Throughout the listing below, copy each line containing "paths".
——
**config.mk**
```make
export PLATFORM = sky130hd
export DESIGN_NAME = mealy_table_fsm
export DESIGN_NICKNAME = d
export VERILOG_FILES = /design/src/rtl/mealy_table_fsm.sv
export SDC_FILE = /design/constraint.sdc
export NUM_CORES = 1
export LEC_CHECK = 0
export CAP_MARGIN = 20
export CORE_ASPECT_RATIO = 1.4
export CORE_MARGIN = 4
export CORE_UTILIZATION = 59
export DETAILED_ROUTE_END_ITERATION = 16
export GPL_TIMING_DRIVEN = 0
export PLACE_DENSITY = 0.84
export SYNTH_ARGS = -nofsm -noshare
export SYNTH_HDL_FRONTEND = slang
export SYNTH_SLANG_ARGS = --single-unit
```
**constraint.sdc**
```tcl
create_clock -name clk -period 3.8 [get_ports clk]
set_input_delay 0.76 -clock clk [delete_from_list [all_inputs] [get_ports clk]]
set_output_delay 0.76 -clock clk [all_outputs]
set_load 0.01 [all_outputs]
```
**src/rtl/mealy_table_fsm.sv**
```systemverilog
// Run-time programmable Mealy machine: a register-file transition/output table indexed by
// {state, in}, one transition per enabled cycle, with a sticky illegal-next flag and step counter.
module mealy_table_fsm #(
  parameter int NSTATES   = 4,
  parameter int IW        = 1,
  parameter int OW        = 3,
  parameter int RST_STATE = 0,
  parameter int CW        = 16,
  localparam int SW = $clog2(NSTATES),
  localparam int AW = SW + IW,
  localparam int DW = SW + OW
) (
  input  logic          clk,
  input  logic          reset,
  input  logic          en,
  input  logic [IW-1:0] in,
  input  logic          cfg_we,
  input  logic [AW-1:0] cfg_addr,
  input  logic [DW-1:0] cfg_data,
  output logic [OW-1:0] out,
  output logic [SW-1:0] state,
  output logic          err,
  output logic [CW-1:0] steps
);

  localparam int NENT = NSTATES << IW;
  localparam logic [SW:0]   NSTATES_L = (SW + 1)'(NSTATES);
  localparam logic [SW-1:0] RST_L     = SW'(RST_STATE);

  logic [DW-1:0] entryMem_q [NENT];
  logic [SW-1:0] state_q, state_d;
  logic          err_q, err_d;
  logic [CW-1:0] steps_q, steps_d;
  logic [DW-1:0] curEntry;
  logic [SW-1:0] fetchedNext;
  logic          cfgLegal;

  // The state register only ever holds a legal state, so the fetch index is always in range.
  always_comb begin
    curEntry    = entryMem_q[{state_q, in}];
    fetchedNext = curEntry[DW-1:OW];
    state_d     = state_q;
    err_d       = err_q;
    steps_d     = steps_q;
    if (en) begin
      if ({1'b0, fetchedNext} >= NSTATES_L) begin
        state_d = RST_L;
        err_d   = 1'b1;
      end else begin
        state_d = fetchedNext;
      end
      if (steps_q != '1) begin
        steps_d = steps_q + CW'(1);
      end
    end
  end

  assign cfgLegal = ({1'b0, cfg_addr[AW-1:IW]} < NSTATES_L);

  // Table writes land at the edge, so a step in the same cycle still sees the old entry.
  always_ff @(posedge clk) begin
    if (reset) begin
      state_q <= RST_L;
      err_q   <= 1'b0;
      steps_q <= '0;
      for (int k = 0; k < NENT; k++) begin
        entryMem_q[k] <= {RST_L, {OW{1'b0}}};
      end
    end else begin
      state_q <= state_d;
      err_q   <= err_d;
      steps_q <= steps_d;
      if (cfg_we && cfgLegal) begin
        entryMem_q[cfg_addr] <= cfg_data;
      end
    end
  end

  assign out   = curEntry[OW-1:0];
  assign state = state_q;
  assign err   = err_q;
  assign steps = steps_q;

endmodule
```
Yosys cells after proc, flatten, opt, wreduce, memory -nomap -nowiden

Memories as Yosys holds them, arrays and structs flattened.
Index checks and enable logic that the tools add are counted.

Input bits: 13
RAM bits: 40
Output and inout bits: 22
Logic and storage cells: 15
Flip-flop bits (word level): 18
Memories kept: 1

Memories:

| name       | depth | width | rd ports | clocked after memory_dff | wr ports | RTL line | RTL |
|---|---|---|---|---|---|---|---|
| entryMem_q | 8     | 5     | 1        | 0                        | 8        | 30       | `logic [DW-1:0] entryMem_q [NENT];` |

Reductions and logical operators: 2
$add $sub $neg: 1
Eq/ne operators: 1
Muxes and demuxes: 8

Operator list:

| cell                                                             | count |
|---|---|
| 16-bit by 1-bit adder with 16-bit output (second input constant) | 1 |
| 16-bit != test (second input constant)                           | 1 |
| 1-bit two-way mux                                                | 6 |
| 5-bit two-way mux                                                | 1 |
| 5-bit OR reduction                                               | 1 |
| 3-bit two-way mux                                                | 1 |
| 2-bit AND reduction                                              | 1 |

Depth between registers and ports, before layout

Word-level depth: 5
Mapped depth: 5

Worst setup path after synthesis

Ideal clock, no wire load.

Kind: input port to output port
Start point: in in
End point: out out[0]
Buffers on the path: 2
Stages on the path: 4
Data required time: 3.040 ns
Slack: 1.093 ns
Data arrival time: 1.947 ns
Cell sequence: buf_2 mux4_2 mux2_2 buf_4

Word-level cells in the longest chain between the ends: 1

Ends and longest elaborated chain:

| what             | RTL line | RTL |
|---|---|---|
| start, declared  | 16       | `input logic [IW-1:0] in,` |
| memory 8 x 5 bit | -        |  |
| end, declared    | 20       | `output logic [OW-1:0] out,` |

Every way passes these cells.

Worst setup path in the final report

Same ends and word-level chain as after synthesis.

==> run metrics <==
Clock transition at path regs 0.06 ns; routed wire length 5810 um; Synth Warn # 0; synthesized area per cell 12.2 um^2; type of the worst setup path input port to output port; Netlist cell types 40; largest net degree at the start of global routing 11; endpoints failing setup 0; core box area 4570 um^2; DPL Wire Length 4250 um; initial drt markers 210; final core utilization 0.752; Hold Buf Count CTS 0; Max Slew Vio Count 0; cts bufs inserted 9; Tightest Pin Transition 0.677 ns; overall power 1600 uW; Overflow after GRT 0; required time of the critical path 3.04 ns; Routability Congestion 0.774; clock skew 0.00650 ns; worst hold stages 2; Max FO, Critical Path 10; maximum VDD drop 394 uV; clk_lat worst skew 0.33 ns; clk sinks 58; detailed route wirelength on metal2 3260 um; post-synthesis instance area 2790 um^2; net count after synthesis 243; worst setup margin 0.489 ns; post-synthesis sequential area ratio 0.559; Inserted Diodes 0; cells on worst reg2reg path 5; fin crit period 3.31 ns; CP startpoint kind input port; R2R Setup Slk 1.73 ns; total of max-cap violations 0; Hold Path End steps[7]$_SDFFE_PP0P_; fmax 302 MHz; Final Hold Fails 0; detailed-route DRC error count 0; DR top layer met4; reg2reg end steps[5]$_SDFFE_PP0P_; all-layer global routing usage 0.219; ys async rst share 0; metal3 WL 258 um; layout cell share with drive strength beyond 1 0.174; Slew headroom 0.544; hold_sp steps[7]$_SDFFE_PP0P_; vias in the first global route 1,928; PD cells 465 nW/um^2; Die H 89.4 um; setup TNS 0 ns; Post-Syn Instances 229; Final nets 285; DRT antenna net count 0; Yosys top cell area share 0.430; Final period util 0.871; Syn-to-layout area delta 23.1%; Critical R2R Launch steps[0]$_SDFFE_PP0P_; Worst Hold Class register to register; Hold Slack 0.535 ns; CTS max path bufs 2; CTS tree done; starting density of the core 0.611; post-DR vias/cell 5.71; Top FF cell, synth edfxtp_1; root buf cell clkbuf_8; status complete, no violations; Area contributors post-synth edfxtp_1, dfxtp_1, and2_1; Vias 1,929; Die Span X 66.1 um; RSZ-0062 raised after global routing false; post-CTS setup buffer count 0; static leakage 0.00121 uW; Post-synth EDFFs 40; Pre-antenna DRT Iters 4; H-tree depth 3; Rows 29; Port Buf Inserts 31; M1 WL 2140 um; Filler Cell Count 331; die area 5910 um^2; # IOs 35; post-CTS resize count 0; worst slack, placed 0.487 ns; Yosys top cell by area edfxtp_1; Worst Setup End Kind output port; wire per inst 17.2 um; top cells by count, synth and2_1, edfxtp_1, dfxtp_1, nor2_1, mux4_2; initial antenna violation count 0; Seq cells post-synth 58; CP arrival 2.55 ns; global-route wire length before repair 9160 um
[cells in the final DEF (no fill, tap or decap), drive strengths merged, types with 2 or more instances in the layout]
| cell type | synthesis | routed |
|---|---|---|
| nor3 | 9 | 9 |
| mux2 | 6 | 6 |
| nor4 | 2 | 2 |
| nor2b | 4 | 4 |
| clkbuf | 5 | 15 |
| and4 | 2 | 2 |
| clkdlybuf4s50 | 0 | 31 |
| mux4 | 10 | 10 |
| o21ai | 5 | 5 |
| o31ai | 4 | 4 |
| bufinv | 0 | 4 |
| nand4 | 5 | 5 |
| or2 | 8 | 8 |
| clkinv | 0 | 2 |
| a31oi | 2 | 2 |
| or3 | 3 | 3 |
| nand3b | 2 | 2 |
| edfxtp | 40 | 40 |
| dfxtp | 18 | 18 |
| mux2i | 3 | 3 |
| a21oi | 9 | 9 |
| buf | 6 | 6 |
| or4 | 3 | 3 |
| nor2 | 18 | 18 |
| inv | 3 | 3 |
| nand2b | 2 | 2 |
| nand2 | 7 | 7 |
| and2 | 40 | 40 |
| nand3 | 4 | 4 |
| and3 | 2 | 2 |
[per-layer routing]
metal | global-route usage | up-vias
met4 | 0.0998 | 0
met2 | 0.420 | 52
met5 | 0 | -
met3 | 0.0616 | 12
li1 | - | 930
met1 | 0.210 | 935
[worst max path at each step]
stage	startpoint	end	slack, ns	cells past startpoint
detailed placement	in	out[1]	0.49	5
floorplan	in	out[0]	1.09	4
finish	in	out[0]	0.49	5
global route	in	out[1]	0.42	5
global placement	in	out[1]	0.49	5
CTS	in	out[0]	0.46	5
[registers in the layout, summed over array words and instances, names as in the netlist]
name        flops
steps          16
entryMem_q     40
state           2
[kinds of logic after synthesis]
logic type,synth area share
AND/OR/NAND/NOR,0.241
flip-flops,0.559
AO/OA/AOI/OAI,0.0488
multiplexers,0.116
buffers and inverters,0.0260
adder cells (fa/ha/maj),0.00448
other,0.00134
XOR/XNOR,0.00314
[worst max-delay path, cell delays in order]
cell	delay (ns)
buf_2	0.29
mux4_2	0.59
mux2_2	0.28
buf_4	0.13
clkdlybuf4s50_1	0.49
[layout make-up]
class	instances	area, um^2	area share
Clock buffer	10	128	0.0371
Multi-Input combinational cell	157	1160	0.337
Buffer	11	61.3	0.0178
Inverter	3	11.3	0.00328
Timing Repair Buffer	31	310	0.0903
Clock inverter	6	129	0.0375
Sequential cell	58	1560	0.454
Tap cell	62	77.6	0.0226
[power by group]
| group | switching [uW] | internal (uW) | leakage (uW) |
|---|---|---|---|
| Combinational | 64.5 | 74.2 | 0.000550 |
| Clock | 242 | 499 | 0.000128 |
| Sequential | 13.3 | 706 | 0.000529 |
| Total | 320 | 1280 | 0.00121 |
[through the flow]
stage / instance area (um^2) / std cells
after floorplan: 2790 / 229
after global placement: 3180 / 322
after detailed placement: 3180 / 322
after CTS: 3440 / 338
after global routing: 3440 / 338
final: 3440 / 338
No activity file was read; power rests on OpenSTA's default activity.
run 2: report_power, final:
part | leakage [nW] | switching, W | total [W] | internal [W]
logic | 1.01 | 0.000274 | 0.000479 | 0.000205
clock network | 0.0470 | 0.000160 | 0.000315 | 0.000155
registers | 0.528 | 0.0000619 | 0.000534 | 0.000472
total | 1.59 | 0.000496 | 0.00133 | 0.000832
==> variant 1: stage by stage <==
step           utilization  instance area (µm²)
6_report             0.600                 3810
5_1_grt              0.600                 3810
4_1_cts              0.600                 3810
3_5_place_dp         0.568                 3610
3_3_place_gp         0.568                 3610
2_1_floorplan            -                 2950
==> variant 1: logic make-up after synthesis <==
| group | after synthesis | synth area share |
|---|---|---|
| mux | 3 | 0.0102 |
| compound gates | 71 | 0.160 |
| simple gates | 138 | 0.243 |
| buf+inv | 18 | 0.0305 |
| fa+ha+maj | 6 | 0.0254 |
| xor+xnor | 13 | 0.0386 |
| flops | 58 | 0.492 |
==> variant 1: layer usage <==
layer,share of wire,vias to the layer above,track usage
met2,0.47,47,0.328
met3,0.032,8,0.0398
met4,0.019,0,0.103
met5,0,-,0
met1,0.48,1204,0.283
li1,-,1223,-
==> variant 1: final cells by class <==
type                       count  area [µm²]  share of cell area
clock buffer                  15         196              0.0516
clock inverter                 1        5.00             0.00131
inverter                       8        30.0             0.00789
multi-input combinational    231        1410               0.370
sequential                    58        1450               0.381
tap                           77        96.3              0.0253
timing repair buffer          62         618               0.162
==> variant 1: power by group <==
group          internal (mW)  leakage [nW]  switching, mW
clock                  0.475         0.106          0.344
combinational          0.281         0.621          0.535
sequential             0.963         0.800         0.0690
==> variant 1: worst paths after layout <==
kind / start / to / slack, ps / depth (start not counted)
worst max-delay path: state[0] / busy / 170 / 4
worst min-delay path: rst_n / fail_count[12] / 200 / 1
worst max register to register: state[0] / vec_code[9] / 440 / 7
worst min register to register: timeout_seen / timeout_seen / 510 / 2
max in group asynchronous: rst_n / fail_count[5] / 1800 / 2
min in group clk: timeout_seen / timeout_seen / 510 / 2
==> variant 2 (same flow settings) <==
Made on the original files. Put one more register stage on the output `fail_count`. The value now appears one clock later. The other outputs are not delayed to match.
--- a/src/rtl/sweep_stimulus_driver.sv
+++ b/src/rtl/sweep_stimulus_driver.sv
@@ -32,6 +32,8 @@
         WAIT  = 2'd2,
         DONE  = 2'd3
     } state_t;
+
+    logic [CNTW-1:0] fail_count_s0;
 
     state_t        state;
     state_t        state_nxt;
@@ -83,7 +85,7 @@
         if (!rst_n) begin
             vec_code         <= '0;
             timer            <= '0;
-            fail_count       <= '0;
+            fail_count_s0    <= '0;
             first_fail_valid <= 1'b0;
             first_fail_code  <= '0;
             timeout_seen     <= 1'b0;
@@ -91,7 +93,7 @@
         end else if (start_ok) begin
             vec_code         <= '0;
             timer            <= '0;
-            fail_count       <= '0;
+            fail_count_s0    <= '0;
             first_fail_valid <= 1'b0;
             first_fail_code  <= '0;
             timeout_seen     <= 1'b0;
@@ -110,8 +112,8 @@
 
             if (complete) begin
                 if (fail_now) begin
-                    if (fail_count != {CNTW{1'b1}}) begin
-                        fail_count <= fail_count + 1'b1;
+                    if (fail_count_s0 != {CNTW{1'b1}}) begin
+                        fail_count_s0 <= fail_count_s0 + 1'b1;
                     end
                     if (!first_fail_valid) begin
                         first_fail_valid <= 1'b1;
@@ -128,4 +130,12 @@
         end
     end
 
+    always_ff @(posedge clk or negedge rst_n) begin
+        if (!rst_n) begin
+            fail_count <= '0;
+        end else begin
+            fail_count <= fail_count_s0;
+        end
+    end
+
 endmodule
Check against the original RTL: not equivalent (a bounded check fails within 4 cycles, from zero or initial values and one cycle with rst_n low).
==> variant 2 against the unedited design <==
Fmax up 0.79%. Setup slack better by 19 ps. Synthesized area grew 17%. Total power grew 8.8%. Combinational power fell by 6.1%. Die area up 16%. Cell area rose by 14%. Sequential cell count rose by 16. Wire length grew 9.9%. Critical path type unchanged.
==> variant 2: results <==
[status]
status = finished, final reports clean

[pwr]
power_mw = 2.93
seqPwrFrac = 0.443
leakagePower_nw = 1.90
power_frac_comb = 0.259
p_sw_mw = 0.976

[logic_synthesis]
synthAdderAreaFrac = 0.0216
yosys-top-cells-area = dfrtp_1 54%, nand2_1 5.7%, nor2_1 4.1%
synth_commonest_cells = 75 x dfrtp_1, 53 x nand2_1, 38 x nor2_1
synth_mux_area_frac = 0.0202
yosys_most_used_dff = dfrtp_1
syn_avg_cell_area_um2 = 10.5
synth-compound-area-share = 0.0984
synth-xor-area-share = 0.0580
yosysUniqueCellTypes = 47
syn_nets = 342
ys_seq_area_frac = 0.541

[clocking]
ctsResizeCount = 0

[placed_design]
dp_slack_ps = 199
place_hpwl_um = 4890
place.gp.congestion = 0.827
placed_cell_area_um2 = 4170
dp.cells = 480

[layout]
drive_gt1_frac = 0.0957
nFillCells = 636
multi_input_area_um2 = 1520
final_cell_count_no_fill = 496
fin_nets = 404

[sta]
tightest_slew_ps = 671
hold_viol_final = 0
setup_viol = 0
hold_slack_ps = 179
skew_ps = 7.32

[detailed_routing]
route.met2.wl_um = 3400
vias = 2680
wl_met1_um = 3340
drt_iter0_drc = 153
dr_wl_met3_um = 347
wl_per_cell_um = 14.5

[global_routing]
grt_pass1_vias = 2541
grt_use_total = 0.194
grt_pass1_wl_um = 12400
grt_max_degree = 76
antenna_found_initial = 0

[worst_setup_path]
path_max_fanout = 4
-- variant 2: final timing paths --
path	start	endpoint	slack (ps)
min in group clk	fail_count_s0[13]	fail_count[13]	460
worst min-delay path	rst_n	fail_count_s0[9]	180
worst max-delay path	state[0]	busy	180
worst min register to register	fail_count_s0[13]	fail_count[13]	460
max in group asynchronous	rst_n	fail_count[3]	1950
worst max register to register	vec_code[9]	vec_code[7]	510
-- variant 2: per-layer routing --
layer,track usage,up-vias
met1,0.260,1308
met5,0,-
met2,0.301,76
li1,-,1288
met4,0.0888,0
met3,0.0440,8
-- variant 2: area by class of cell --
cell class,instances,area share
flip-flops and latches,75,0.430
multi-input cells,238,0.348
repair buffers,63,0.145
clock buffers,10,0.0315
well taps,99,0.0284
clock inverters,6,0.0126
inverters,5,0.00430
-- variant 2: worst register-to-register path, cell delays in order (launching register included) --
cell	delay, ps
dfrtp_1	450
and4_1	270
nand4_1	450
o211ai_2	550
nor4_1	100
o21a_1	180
==> config.mk <==
export PLATFORM = sky130hd
export DESIGN_NAME = bomb_controller_flat
export DESIGN_NICKNAME = d
export VERILOG_FILES = /design/src/rtl/bomb_controller_if.sv /design/src/rtl/bomb_controller.sv /design/src/flat_wrapper.sv
export SDC_FILE = /design/constraint.sdc
export NUM_CORES = 1
export LEC_CHECK = 0
export CORE_ASPECT_RATIO = 0.9
export CORE_MARGIN = 2
export CORE_UTILIZATION = 36
export DETAILED_ROUTE_END_ITERATION = 10
export PLACE_DENSITY = 0.64
export SYNTH_ARGS = -nofsm -noshare
export SYNTH_HDL_FRONTEND = slang
export SYNTH_SLANG_ARGS = --single-unit
==> constraint.sdc <==
create_clock -name clock -period 2.6 [get_ports clock]
set_clock_uncertainty 0.05 [all_clocks]
set_input_delay 0.39 -clock clock [delete_from_list [all_inputs] [get_ports clock]]
set_output_delay 0.39 -clock clock [all_outputs]
set_load 0.05 [all_outputs]
**config.mk**
```make
export PLATFORM = sky130hd
export DESIGN_NAME = alu_ctrl_issue
export DESIGN_NICKNAME = d
export VERILOG_FILES = /design/src/rtl/alu_ctrl_issue_pkg.sv /design/src/rtl/alu_ctrl_issue_skid.sv /design/src/rtl/alu_ctrl_issue.sv
export SDC_FILE = /design/constraint.sdc
export NUM_CORES = 1
export LEC_CHECK = 0
export CAP_MARGIN = 20
export CORE_ASPECT_RATIO = 0.8
export CORE_MARGIN = 2
export CORE_UTILIZATION = 39
export CTS_BUF_LIST = sky130_fd_sc_hd__clkbuf_8
export DETAILED_ROUTE_END_ITERATION = 6
export GPL_ROUTABILITY_DRIVEN = 0
export PLACE_DENSITY = 0.64
export SYNTH_ARGS = -nofsm -noshare
export SYNTH_HDL_FRONTEND = slang
export SYNTH_SLANG_ARGS = --single-unit
```
**constraint.sdc**
```tcl
create_clock -name clk -period 1.7 [get_ports clk]
set_clock_uncertainty 0.05 [all_clocks]
set_input_delay 0.425 -clock clk [delete_from_list [all_inputs] [get_ports clk]]
set_output_delay 0.425 -clock clk [all_outputs]
set_load 0.005 [all_outputs]
```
——
*Result for this task:*
==> variant 1: worst paths after layout <==
-- variant 2: final timing paths --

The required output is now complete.